** Opening DATA EXTRACT block **

<file path="src/rtl/band8_distributor.sv">
// Single-slot distributor: accepts a 4-bit word, delivers it into one of eight registered
// output channels with full/ack handshake. Define BAND8_DISTRIBUTOR_AUTO_EN for round-robin routing.
module band8_distributor (
  input  logic       clk,
  input  logic       rst_n,
  input  logic [3:0] in,
  input  logic       in_valid,
  output logic       in_ready,
  input  logic [2:0] ctrl,
  output logic [3:0] out0,
  output logic [3:0] out1,
  output logic [3:0] out2,
  output logic [3:0] out3,
  output logic [3:0] out4,
  output logic [3:0] out5,
  output logic [3:0] out6,
  output logic [3:0] out7,
  output logic [7:0] full,
  input  logic [7:0] ack,
  output logic       frame_done
);

  // state   | meaning
  // IDLE    | ready to capture a word into hold
  // DELIVER | hold waits for its channel to be free (or acked this cycle)
  typedef enum logic {IDLE = 1'b0, DELIVER = 1'b1} state_t;

  state_t     state, state_next;
  logic [3:0] hold;
  logic [2:0] hold_ch;
  logic [2:0] dest;
  logic [3:0] out_q [8];
  logic [7:0] full_next;
  logic       deliver;
  logic       accept;

  always_ff @(posedge clk or negedge rst_n) begin
    if (!rst_n) state <= IDLE;
    else        state <= state_next;
  end

  // in_ready depends on state only, so no combinational in_valid -> in_ready path
  always_comb begin
    state_next = state;
    in_ready   = 1'b0;
    deliver    = 1'b0;
    accept     = 1'b0;
    case (state)
      IDLE: begin
        in_ready = 1'b1;
        if (in_valid) begin
          accept     = 1'b1;
          state_next = DELIVER;
        end
      end
      DELIVER: begin
        if (!full[hold_ch] || ack[hold_ch]) begin
          deliver    = 1'b1;
          state_next = IDLE;
        end
      end
      default: state_next = IDLE;
    endcase
  end

  // A same-cycle delivery wins over an ack on the same channel
  always_comb begin
    full_next = full & ~ack;
    if (deliver) full_next[hold_ch] = 1'b1;
  end

  always_ff @(posedge clk or negedge rst_n) begin
    if (!rst_n) begin
      hold    <= 4'h0;
      hold_ch <= 3'd0;
      full    <= 8'h00;
      for (int i = 0; i < 8; i++) out_q[i] <= 4'h0;
    end else begin
      if (accept) begin
        hold    <= in;
        hold_ch <= dest;
      end
      full <= full_next;
      for (int i = 0; i < 8; i++)
        if (deliver && (hold_ch == 3'(i))) out_q[i] <= hold;
    end
  end

  assign out0 = out_q[0];
  assign out1 = out_q[1];
  assign out2 = out_q[2];
  assign out3 = out_q[3];
  assign out4 = out_q[4];
  assign out5 = out_q[5];
  assign out6 = out_q[6];
  assign out7 = out_q[7];

`ifdef BAND8_DISTRIBUTOR_AUTO_EN
  logic [2:0] ptr;
  logic [2:0] unused_ctrl;

  assign unused_ctrl = ctrl;
  assign dest        = ptr;

  always_ff @(posedge clk or negedge rst_n) begin
    if (!rst_n) begin
      ptr        <= 3'd0;
      frame_done <= 1'b0;
    end else begin
      frame_done <= deliver && (hold_ch == 3'd7);
      if (deliver) ptr <= ptr + 3'd1;
    end
  end
`else
  assign dest       = ctrl;
  assign frame_done = 1'b0;
`endif

endmodule
</file>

** Closing DATA EXTRACT block **

> THE TASK: In this exercise, you retype all of the data exactly as it appears above.

> COMPLETED EXERCISE:
<file path="src/rtl/band8_distributor.sv">
// Single-slot distributor: accepts a 4-bit word, delivers it into one of eight registered
// output channels with full/ack handshake. Define BAND8_DISTRIBUTOR_AUTO_EN for round-robin routing.
module band8_distributor (
  input  logic       clk,
  input  logic       rst_n,
  input  logic [3:0] in,
  input  logic       in_valid,
  output logic       in_ready,
  input  logic [2:0] ctrl,
  output logic [3:0] out0,
  output logic [3:0] out1,
  output logic [3:0] out2,
  output logic [3:0] out3,
  output logic [3:0] out4,
  output logic [3:0] out5,
  output logic [3:0] out6,
  output logic [3:0] out7,
  output logic [7:0] full,
  input  logic [7:0] ack,
  output logic       frame_done
);

  // state   | meaning
  // IDLE    | ready to capture a word into hold
  // DELIVER | hold waits for its channel to be free (or acked this cycle)
  typedef enum logic {IDLE = 1'b0, DELIVER = 1'b1} state_t;

  state_t     state, state_next;
  logic [3:0] hold;
  logic [2:0] hold_ch;
  logic [2:0] dest;
  logic [3:0] out_q [8];
  logic [7:0] full_next;
  logic       deliver;
  logic       accept;

  always_ff @(posedge clk or negedge rst_n) begin
    if (!rst_n) state <= IDLE;
    else        state <= state_next;
  end

  // in_ready depends on state only, so no combinational in_valid -> in_ready path
  always_comb begin
    state_next = state;
    in_ready   = 1'b0;
    deliver    = 1'b0;
    accept     = 1'b0;
    case (state)
      IDLE: begin
        in_ready = 1'b1;
        if (in_valid) begin
          accept     = 1'b1;
          state_next = DELIVER;
        end
      end
      DELIVER: begin
        if (!full[hold_ch] || ack[hold_ch]) begin
          deliver    = 1'b1;
          state_next = IDLE;
        end
      end
      default: state_next = IDLE;
    endcase
  end

  // A same-cycle delivery wins over an ack on the same channel
  always_comb begin
    full_next = full & ~ack;
    if (deliver) full_next[hold_ch] = 1'b1;
  end

  always_ff @(posedge clk or negedge rst_n) begin
    if (!rst_n) begin
      hold    <= 4'h0;
      hold_ch <= 3'd0;
      full    <= 8'h00;
      for (int i = 0; i < 8; i++) out_q[i] <= 4'h0;
    end else begin
      if (accept) begin
        hold    <= in;
        hold_ch <= dest;
      end
      full <= full_next;
      for (int i = 0; i < 8; i++)
        if (deliver && (hold_ch == 3'(i))) out_q[i] <= hold;
    end
  end

  assign out0 = out_q[0];
  assign out1 = out_q[1];
  assign out2 = out_q[2];
  assign out3 = out_q[3];
  assign out4 = out_q[4];
  assign out5 = out_q[5];
  assign out6 = out_q[6];
  assign out7 = out_q[7];

`ifdef BAND8_DISTRIBUTOR_AUTO_EN
  logic [2:0] ptr;
  logic [2:0] unused_ctrl;

  assign unused_ctrl = ctrl;
  assign dest        = ptr;

  always_ff @(posedge clk or negedge rst_n) begin
    if (!rst_n) begin
      ptr        <= 3'd0;
      frame_done <= 1'b0;
    end else begin
      frame_done <= deliver && (hold_ch == 3'd7);
      if (deliver) ptr <= ptr + 3'd1;
    end
  end
`else
  assign dest       = ctrl;
  assign frame_done = 1'b0;
`endif

endmodule
</file>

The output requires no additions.